→ **Task**
Give again, exactly as written, each line of the material below starting at the line that contains "dfrtp_1: 42 / 1051" and ending at the line that contains "buf_1: 75 / 281.5". Both ends count, and no other line does.

→ **Data to examine**
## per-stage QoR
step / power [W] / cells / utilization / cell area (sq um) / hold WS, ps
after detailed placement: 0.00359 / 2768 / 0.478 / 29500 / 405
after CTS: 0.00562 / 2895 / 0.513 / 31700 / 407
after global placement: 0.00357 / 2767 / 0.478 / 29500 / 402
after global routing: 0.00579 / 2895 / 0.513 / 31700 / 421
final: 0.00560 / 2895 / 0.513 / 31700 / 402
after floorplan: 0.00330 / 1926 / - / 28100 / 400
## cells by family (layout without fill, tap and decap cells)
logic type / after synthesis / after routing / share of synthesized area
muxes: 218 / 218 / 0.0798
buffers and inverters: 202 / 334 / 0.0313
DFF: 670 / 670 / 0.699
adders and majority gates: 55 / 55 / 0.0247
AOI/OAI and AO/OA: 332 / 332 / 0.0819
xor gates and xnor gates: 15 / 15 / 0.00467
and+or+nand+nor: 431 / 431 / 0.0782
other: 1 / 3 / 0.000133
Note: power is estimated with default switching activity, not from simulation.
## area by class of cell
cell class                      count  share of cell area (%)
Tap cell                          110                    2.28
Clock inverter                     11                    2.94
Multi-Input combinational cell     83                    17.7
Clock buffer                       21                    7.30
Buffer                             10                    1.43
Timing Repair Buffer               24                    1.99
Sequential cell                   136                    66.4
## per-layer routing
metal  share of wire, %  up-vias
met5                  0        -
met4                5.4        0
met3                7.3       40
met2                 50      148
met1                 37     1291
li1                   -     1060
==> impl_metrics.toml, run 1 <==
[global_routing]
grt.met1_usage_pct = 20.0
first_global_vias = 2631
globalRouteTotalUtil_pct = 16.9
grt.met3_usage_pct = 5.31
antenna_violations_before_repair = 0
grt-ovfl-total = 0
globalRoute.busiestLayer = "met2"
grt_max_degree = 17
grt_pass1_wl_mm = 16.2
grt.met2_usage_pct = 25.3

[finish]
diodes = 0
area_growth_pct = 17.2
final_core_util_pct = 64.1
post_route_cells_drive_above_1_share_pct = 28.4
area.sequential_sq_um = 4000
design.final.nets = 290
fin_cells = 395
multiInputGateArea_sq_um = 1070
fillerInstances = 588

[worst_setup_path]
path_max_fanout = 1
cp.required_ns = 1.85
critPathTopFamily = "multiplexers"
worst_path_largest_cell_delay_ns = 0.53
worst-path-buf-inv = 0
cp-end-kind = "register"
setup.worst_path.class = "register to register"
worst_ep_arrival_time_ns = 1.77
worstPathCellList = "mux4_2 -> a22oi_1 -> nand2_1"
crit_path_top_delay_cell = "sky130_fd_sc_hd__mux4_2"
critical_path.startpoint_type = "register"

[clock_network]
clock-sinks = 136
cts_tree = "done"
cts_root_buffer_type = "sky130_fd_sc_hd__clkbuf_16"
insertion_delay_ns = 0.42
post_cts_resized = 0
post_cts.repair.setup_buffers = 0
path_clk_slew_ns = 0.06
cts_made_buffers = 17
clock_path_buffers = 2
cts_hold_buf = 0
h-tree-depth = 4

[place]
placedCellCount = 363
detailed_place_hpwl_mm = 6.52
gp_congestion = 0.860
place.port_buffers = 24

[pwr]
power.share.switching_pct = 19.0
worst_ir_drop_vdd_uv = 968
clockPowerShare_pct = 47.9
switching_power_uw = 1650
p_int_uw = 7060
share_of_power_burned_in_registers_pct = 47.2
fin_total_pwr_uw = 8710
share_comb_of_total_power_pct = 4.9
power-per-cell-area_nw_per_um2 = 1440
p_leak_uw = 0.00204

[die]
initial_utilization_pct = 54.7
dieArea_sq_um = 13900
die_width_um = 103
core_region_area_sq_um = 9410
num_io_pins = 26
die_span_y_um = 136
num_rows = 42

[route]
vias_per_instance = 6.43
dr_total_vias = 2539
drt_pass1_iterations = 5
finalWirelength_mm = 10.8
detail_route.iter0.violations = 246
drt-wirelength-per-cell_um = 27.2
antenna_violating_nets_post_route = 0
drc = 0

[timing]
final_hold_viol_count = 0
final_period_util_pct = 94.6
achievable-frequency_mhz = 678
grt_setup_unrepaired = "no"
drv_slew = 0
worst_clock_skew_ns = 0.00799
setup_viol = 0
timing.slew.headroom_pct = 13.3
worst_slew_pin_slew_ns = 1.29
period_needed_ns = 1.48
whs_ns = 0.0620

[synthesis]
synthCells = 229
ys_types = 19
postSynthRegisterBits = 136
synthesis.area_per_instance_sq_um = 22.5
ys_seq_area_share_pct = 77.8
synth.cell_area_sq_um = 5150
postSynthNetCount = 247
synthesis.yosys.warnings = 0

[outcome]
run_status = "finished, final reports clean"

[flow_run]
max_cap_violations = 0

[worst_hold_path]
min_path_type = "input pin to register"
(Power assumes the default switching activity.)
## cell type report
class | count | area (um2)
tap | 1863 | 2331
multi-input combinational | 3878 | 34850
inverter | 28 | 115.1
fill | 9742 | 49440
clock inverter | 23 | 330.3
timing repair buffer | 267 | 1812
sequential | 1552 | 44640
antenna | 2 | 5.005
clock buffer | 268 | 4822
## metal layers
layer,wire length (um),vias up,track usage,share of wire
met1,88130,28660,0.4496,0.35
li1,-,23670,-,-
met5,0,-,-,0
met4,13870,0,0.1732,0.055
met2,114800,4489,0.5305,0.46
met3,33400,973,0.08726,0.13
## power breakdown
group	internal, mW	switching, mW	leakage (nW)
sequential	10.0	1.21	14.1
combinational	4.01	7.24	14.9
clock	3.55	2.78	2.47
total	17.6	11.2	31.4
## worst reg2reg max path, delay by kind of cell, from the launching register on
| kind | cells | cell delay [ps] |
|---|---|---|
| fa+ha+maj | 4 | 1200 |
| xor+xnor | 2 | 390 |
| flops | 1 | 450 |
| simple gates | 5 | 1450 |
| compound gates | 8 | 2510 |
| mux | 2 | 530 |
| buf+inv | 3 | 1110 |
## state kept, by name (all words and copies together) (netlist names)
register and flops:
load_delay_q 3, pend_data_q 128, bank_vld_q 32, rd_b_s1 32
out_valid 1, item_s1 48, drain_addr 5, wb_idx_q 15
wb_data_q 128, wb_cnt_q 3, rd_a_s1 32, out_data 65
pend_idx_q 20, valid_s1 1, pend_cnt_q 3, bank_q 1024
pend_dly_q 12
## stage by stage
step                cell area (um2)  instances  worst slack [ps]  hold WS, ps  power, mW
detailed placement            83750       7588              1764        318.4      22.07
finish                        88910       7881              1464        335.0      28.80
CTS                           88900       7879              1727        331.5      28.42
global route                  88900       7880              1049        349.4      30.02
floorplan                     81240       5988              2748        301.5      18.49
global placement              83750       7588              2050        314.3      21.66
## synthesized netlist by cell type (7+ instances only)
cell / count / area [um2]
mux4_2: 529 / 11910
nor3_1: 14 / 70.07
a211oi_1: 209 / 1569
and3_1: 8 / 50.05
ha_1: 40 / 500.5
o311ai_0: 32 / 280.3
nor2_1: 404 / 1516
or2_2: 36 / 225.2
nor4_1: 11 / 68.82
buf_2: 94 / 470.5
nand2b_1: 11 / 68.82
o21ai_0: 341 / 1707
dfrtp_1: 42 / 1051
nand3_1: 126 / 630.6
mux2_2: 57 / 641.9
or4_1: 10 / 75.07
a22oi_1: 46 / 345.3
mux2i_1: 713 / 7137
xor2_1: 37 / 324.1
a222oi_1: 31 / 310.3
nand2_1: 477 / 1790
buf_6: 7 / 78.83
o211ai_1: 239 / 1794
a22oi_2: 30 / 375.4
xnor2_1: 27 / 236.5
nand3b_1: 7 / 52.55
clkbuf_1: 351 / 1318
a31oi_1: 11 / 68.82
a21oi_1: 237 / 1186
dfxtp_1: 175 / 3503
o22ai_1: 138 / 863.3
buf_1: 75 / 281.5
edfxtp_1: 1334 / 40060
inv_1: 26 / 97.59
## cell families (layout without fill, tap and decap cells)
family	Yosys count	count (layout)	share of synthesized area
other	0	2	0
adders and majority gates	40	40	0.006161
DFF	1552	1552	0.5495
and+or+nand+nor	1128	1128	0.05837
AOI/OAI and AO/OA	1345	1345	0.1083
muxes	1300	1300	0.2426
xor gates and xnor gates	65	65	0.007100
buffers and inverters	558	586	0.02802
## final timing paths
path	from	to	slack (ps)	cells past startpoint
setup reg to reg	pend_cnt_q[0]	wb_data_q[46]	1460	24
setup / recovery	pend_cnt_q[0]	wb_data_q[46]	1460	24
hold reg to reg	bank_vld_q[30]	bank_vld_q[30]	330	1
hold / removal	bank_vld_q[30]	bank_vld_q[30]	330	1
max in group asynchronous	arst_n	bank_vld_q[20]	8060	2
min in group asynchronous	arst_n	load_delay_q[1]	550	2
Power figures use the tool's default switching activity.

→ **Completed exercise**
dfrtp_1: 42 / 1051
nand3_1: 126 / 630.6
mux2_2: 57 / 641.9
or4_1: 10 / 75.07
a22oi_1: 46 / 345.3
mux2i_1: 713 / 7137
xor2_1: 37 / 324.1
a222oi_1: 31 / 310.3
nand2_1: 477 / 1790
buf_6: 7 / 78.83
o211ai_1: 239 / 1794
a22oi_2: 30 / 375.4
xnor2_1: 27 / 236.5
nand3b_1: 7 / 52.55
clkbuf_1: 351 / 1318
a31oi_1: 11 / 68.82
a21oi_1: 237 / 1186
dfxtp_1: 175 / 3503
o22ai_1: 138 / 863.3
buf_1: 75 / 281.5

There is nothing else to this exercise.